I would be keen to see all std::io types/traits eliminated from (or made optional in) images API, just so that it is usable in no_std environments (A flexible sans-io API that we build other APIs on top of would be awesome if we could get it while still retaining performance, but even an API like the current one but with custom types/traits could work).
As a concrete use case, vello_cpu is canvas-like renderer which is entirely no_std compatible except for it's dependency on the png crate (which I believe it managed by the image-rs project and in-scope for this discussion) which it uses to decode emoji embedded in fonts.
The ideal design is probably having a decompressor implemented as a state machine that is called with a slice of input data and can return back to the caller when it needs more input.
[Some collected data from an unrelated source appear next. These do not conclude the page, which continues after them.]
## config.mk

```make
export PLATFORM = sky130hd
export DESIGN_NAME = regfile_op_sequencer
export DESIGN_NICKNAME = d
export VERILOG_FILES = /design/src/rtl/regfile_op_sequencer_pkg.sv /design/src/rtl/regfile_op_sequencer_onehot_dec.sv /design/src/rtl/regfile_op_sequencer.sv
export SDC_FILE = /design/constraint.sdc
export NUM_CORES = 1
export LEC_CHECK = 0
export ABC_AREA = 1
export CELL_PAD_IN_SITES_DETAIL_PLACEMENT = 1
export CELL_PAD_IN_SITES_GLOBAL_PLACEMENT = 1
export CORE_MARGIN = 10
export CORE_UTILIZATION = 34
export CTS_CLUSTER_SIZE = 40
export DETAILED_ROUTE_END_ITERATION = 16
export GPL_ROUTABILITY_DRIVEN = 1
export HOLD_SLACK_MARGIN = 0.05
export MAX_ROUTING_LAYER = met4
export PLACE_DENSITY_LB_ADDON = 0.1
export SYNTH_ARGS = -nofsm -noshare
export SYNTH_HDL_FRONTEND = slang
export SYNTH_SLANG_ARGS = --single-unit
```

## constraint.sdc

```tcl
create_clock -name i_Clk -period 3 [get_ports i_Clk]
set_clock_uncertainty 0.15 [all_clocks]
set_input_delay 0.6 -clock i_Clk [delete_from_list [all_inputs] [get_ports i_Clk]]
set_output_delay 0.6 -clock i_Clk [all_outputs]
set_load 0.1 [all_outputs]
```
--- config.mk ---
export PLATFORM = sky130hd
export DESIGN_NAME = softplus_vector_sequencer
export DESIGN_NICKNAME = d
export VERILOG_FILES = /design/src/rtl/softplus_vector_sequencer.sv
export SDC_FILE = /design/constraint.sdc
export NUM_CORES = 1
export LEC_CHECK = 0
export CAP_MARGIN = 30
export CORE_ASPECT_RATIO = 0.5
export CORE_MARGIN = 2
export CORE_UTILIZATION = 40
export CTS_CLUSTER_DIAMETER = 40
export DETAILED_ROUTE_END_ITERATION = 10
export PLACE_DENSITY = 0.73
export SLEW_MARGIN = 20
export SYNTH_ARGS = -nofsm -noshare
export SYNTH_HDL_FRONTEND = slang
export SYNTH_SLANG_ARGS = --single-unit
--- constraint.sdc ---
create_clock -name clk -period 3.2 [get_ports clk]
set_input_delay 0.96 -clock clk [delete_from_list [all_inputs] [get_ports clk]]
set_output_delay 0.96 -clock clk [all_outputs]
set_load 0.02 [all_outputs]
**config.mk**
```make
export PLATFORM = sky130hd
export DESIGN_NAME = time_set_controller
export DESIGN_NICKNAME = d
export VERILOG_FILES = /design/src/rtl/time_set_controller.sv
export SDC_FILE = /design/constraint.sdc
export NUM_CORES = 1
export LEC_CHECK = 0
export CAP_MARGIN = 10
export CORE_UTILIZATION = 50
export DETAILED_ROUTE_END_ITERATION = 7
export PLACE_DENSITY = 0.69
export RECOVER_POWER = 25
export SLEW_MARGIN = 20
export SYNTH_ARGS = -nofsm -noshare
export SYNTH_HDL_FRONTEND = slang
export SYNTH_SLANG_ARGS = --single-unit
```
**constraint.sdc**
```tcl
create_clock -name clk_50 -period 7.2 [get_ports clk_50]
set_input_delay 1.8 -clock clk_50 [delete_from_list [all_inputs] [get_ports clk_50]]
set_output_delay 1.8 -clock clk_50 [all_outputs]
set_load 0.02 [all_outputs]
```
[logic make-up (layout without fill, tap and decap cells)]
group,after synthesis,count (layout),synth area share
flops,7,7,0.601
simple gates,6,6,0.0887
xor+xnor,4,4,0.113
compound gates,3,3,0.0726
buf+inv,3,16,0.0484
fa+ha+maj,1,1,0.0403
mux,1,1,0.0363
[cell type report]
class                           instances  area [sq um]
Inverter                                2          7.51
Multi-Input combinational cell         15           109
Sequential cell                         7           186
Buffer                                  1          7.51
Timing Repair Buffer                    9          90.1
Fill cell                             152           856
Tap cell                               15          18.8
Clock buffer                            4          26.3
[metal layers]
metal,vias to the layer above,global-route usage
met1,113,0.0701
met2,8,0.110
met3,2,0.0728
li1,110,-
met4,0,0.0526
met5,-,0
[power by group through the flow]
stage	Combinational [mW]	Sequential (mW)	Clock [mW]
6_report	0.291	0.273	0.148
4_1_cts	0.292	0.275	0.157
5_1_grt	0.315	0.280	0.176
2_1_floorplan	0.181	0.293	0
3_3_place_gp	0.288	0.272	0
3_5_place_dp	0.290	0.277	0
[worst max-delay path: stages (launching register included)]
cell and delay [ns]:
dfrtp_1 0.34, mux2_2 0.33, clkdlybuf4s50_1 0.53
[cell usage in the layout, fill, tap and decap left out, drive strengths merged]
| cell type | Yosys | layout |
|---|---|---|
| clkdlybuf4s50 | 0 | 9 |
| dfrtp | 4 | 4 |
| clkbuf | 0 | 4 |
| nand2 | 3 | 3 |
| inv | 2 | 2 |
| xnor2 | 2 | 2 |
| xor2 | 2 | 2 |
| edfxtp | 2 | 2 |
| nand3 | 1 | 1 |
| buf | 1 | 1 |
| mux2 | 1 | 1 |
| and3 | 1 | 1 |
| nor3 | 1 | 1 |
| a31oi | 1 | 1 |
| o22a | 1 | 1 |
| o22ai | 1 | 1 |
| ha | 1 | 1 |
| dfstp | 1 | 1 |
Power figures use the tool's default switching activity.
But that's a pretty complicated/error prone to implement. When I did it for fdeflate it took significant testing and fuzzing to gain confidence in the implementation.
I've tried to implement a slice-based state machine for the TGA decoder (see test branch https://github.com/mstoeckl/image/commits/slice-tga/), and it doesn't seem that bad. But I am heavily using the fact that the TGA file contains just a single long RLE encoded segment and its RLE format has single byte opcodes (which allow identifying run properties even with BufRead's single byte minimum, and ensures all runs are short enough to copy onto the stack when a reader implementing BufRead doesn't have a large enough buffer).
- slice decoder: https://github.com/mstoeckl/image/blob/7d389bfdd6922d675c7519dc815480813bb61c88/src/codecs/tga/decoder.rs#L80-L173
- buffering logic: https://github.com/mstoeckl/image/blob/7d389bfdd6922d675c7519dc815480813bb61c88/src/codecs/tga/decoder.rs#L436-L526 .)
I haven't tried it, but I think BMP could be handled with a similar slice decoding function, with the only state being the current (x,y) painter position in the image; HDR on the other hand has scanline structure and an old RLE method with 4 byte opcodes, which looks like it requires a somewhat complicated state machine or somewhat complicated code to efficiently run a slice-based decoder with input from BufRead.
Now that we can make breaking changes, it's a good idea to revisit #2468 and make other changes before freezing the API again for a while.